Track down every line below that holds "latest" and copy it.

━━━━━━━━━━━━━━━━

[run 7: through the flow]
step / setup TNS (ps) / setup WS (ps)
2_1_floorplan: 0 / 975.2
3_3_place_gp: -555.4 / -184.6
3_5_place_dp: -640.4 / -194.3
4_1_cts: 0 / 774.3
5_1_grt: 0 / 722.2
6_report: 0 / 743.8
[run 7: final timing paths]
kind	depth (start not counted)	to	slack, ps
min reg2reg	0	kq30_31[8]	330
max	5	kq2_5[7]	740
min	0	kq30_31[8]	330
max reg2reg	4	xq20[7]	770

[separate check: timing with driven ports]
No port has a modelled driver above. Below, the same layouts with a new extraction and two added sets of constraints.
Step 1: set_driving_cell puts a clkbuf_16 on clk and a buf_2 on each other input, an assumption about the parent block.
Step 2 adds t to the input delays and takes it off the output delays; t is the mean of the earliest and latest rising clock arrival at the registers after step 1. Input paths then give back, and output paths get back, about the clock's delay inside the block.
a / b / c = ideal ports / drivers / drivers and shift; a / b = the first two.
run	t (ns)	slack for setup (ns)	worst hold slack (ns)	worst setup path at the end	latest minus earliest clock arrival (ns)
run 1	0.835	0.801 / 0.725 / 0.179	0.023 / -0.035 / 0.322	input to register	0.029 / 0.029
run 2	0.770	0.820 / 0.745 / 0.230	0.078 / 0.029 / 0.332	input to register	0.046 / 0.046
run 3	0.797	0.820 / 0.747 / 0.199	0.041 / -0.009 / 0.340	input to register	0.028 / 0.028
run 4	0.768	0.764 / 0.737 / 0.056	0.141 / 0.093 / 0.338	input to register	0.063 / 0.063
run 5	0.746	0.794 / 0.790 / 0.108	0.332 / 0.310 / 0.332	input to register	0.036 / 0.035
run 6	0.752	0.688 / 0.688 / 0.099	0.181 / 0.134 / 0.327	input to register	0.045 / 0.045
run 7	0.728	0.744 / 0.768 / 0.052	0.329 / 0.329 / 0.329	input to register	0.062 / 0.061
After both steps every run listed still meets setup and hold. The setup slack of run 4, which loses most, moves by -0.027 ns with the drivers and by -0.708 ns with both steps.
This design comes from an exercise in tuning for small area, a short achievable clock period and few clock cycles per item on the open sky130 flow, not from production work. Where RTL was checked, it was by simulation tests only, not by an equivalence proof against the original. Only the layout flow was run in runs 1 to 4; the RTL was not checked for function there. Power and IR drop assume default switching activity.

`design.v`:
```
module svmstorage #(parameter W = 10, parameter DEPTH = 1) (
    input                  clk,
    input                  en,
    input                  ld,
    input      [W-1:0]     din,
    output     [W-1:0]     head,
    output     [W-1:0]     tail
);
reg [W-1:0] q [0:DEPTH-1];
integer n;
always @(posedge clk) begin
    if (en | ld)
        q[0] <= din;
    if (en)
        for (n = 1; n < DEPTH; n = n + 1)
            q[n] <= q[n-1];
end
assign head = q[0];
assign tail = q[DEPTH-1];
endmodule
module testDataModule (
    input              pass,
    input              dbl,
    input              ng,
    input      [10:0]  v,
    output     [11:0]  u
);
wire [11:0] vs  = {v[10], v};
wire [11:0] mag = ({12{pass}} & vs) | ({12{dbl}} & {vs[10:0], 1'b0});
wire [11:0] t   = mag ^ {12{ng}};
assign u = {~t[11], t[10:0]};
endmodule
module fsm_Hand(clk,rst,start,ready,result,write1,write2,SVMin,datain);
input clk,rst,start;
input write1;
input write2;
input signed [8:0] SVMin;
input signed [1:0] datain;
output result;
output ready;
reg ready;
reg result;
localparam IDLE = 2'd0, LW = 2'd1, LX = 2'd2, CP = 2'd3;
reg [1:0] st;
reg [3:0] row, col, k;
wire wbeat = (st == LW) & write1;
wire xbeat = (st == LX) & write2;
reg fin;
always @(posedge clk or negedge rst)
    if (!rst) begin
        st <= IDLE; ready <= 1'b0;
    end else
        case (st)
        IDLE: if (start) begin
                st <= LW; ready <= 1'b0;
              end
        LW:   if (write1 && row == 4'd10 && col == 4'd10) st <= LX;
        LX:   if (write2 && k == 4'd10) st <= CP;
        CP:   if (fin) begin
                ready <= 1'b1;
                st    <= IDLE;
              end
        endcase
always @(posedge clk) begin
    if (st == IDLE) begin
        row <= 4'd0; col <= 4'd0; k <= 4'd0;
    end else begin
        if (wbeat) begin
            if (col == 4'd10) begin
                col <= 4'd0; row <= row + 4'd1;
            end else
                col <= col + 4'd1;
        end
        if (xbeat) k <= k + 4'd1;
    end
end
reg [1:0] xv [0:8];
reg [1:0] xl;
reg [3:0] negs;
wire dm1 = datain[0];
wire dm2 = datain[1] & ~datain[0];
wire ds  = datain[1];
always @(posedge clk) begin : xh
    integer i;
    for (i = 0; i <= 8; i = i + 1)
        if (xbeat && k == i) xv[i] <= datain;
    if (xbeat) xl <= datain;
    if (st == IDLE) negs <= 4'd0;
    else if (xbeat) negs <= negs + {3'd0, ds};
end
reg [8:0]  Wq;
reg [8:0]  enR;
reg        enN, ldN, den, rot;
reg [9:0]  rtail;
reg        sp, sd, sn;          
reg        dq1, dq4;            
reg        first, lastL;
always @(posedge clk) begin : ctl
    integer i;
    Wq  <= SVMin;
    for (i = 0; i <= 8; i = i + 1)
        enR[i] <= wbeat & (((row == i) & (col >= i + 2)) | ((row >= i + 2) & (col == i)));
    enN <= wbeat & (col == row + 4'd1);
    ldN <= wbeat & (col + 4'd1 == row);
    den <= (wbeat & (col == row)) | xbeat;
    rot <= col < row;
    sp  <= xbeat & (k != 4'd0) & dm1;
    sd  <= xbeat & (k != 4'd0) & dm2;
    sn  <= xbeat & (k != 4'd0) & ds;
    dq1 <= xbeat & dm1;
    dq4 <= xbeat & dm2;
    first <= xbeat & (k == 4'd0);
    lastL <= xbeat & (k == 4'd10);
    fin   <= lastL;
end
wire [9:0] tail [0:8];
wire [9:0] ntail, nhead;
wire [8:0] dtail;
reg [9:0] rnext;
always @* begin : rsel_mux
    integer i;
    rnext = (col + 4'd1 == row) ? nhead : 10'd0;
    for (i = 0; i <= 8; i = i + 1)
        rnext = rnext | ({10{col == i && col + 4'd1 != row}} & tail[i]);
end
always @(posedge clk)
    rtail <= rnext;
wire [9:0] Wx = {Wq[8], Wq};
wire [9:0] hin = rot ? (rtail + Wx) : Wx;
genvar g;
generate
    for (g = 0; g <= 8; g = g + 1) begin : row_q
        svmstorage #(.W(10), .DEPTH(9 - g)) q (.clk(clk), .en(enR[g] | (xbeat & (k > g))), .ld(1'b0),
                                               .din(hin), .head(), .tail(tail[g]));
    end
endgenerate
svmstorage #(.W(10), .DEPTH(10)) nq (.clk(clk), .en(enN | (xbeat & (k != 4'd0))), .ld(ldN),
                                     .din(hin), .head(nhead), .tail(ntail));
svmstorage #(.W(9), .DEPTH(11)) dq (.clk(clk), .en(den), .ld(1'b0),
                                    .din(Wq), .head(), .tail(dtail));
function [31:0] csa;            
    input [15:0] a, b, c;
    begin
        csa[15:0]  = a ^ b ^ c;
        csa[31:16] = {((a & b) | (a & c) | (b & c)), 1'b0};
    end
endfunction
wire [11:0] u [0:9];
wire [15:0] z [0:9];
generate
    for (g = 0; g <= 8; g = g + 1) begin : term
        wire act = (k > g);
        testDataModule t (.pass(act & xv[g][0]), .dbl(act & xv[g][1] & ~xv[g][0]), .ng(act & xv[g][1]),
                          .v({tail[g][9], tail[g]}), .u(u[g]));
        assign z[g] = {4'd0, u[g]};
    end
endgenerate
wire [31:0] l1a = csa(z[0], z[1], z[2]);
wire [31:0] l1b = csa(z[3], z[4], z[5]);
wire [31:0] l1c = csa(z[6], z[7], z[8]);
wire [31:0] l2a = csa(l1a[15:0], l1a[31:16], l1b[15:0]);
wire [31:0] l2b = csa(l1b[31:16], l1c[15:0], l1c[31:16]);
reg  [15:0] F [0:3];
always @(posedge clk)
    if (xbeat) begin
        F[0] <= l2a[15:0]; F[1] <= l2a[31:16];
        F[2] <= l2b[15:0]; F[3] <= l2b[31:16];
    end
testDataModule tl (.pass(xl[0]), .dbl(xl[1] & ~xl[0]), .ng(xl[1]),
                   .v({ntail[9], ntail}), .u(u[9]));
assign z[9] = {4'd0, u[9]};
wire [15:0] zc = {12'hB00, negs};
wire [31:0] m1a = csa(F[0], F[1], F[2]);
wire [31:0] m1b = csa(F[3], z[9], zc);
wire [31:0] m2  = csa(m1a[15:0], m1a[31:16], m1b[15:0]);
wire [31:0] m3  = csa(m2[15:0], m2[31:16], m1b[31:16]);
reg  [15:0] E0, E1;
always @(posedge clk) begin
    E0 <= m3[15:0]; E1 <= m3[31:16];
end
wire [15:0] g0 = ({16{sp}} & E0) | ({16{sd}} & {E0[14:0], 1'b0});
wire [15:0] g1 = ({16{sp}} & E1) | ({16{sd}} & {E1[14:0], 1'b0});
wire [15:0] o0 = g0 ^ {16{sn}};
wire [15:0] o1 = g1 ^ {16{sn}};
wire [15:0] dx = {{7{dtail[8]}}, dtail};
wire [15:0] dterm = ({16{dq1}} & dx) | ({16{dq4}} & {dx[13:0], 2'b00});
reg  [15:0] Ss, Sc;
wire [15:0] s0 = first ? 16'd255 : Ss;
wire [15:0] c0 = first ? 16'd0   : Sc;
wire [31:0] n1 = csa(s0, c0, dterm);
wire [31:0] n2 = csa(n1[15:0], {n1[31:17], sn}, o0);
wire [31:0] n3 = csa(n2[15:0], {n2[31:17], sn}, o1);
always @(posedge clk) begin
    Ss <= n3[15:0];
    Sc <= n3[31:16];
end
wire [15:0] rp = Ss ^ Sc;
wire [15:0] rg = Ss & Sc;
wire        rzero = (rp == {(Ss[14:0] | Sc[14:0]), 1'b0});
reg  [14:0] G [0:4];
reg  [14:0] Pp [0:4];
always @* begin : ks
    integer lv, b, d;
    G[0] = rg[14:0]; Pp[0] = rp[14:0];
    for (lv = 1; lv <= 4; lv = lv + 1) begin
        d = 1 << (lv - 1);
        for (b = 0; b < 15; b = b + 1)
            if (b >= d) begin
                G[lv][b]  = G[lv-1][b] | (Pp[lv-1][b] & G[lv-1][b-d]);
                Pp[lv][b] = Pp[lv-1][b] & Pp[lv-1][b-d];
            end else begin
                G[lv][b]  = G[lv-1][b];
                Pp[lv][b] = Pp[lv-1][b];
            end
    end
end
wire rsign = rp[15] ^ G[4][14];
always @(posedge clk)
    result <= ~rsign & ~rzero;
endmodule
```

━━━━━━━━━━━━━━━━

- Response -
Step 2 adds t to the input delays and takes it off the output delays; t is the mean of the earliest and latest rising clock arrival at the registers after step 1. Input paths then give back, and output paths get back, about the clock's delay inside the block.
run	t (ns)	slack for setup (ns)	worst hold slack (ns)	worst setup path at the end	latest minus earliest clock arrival (ns)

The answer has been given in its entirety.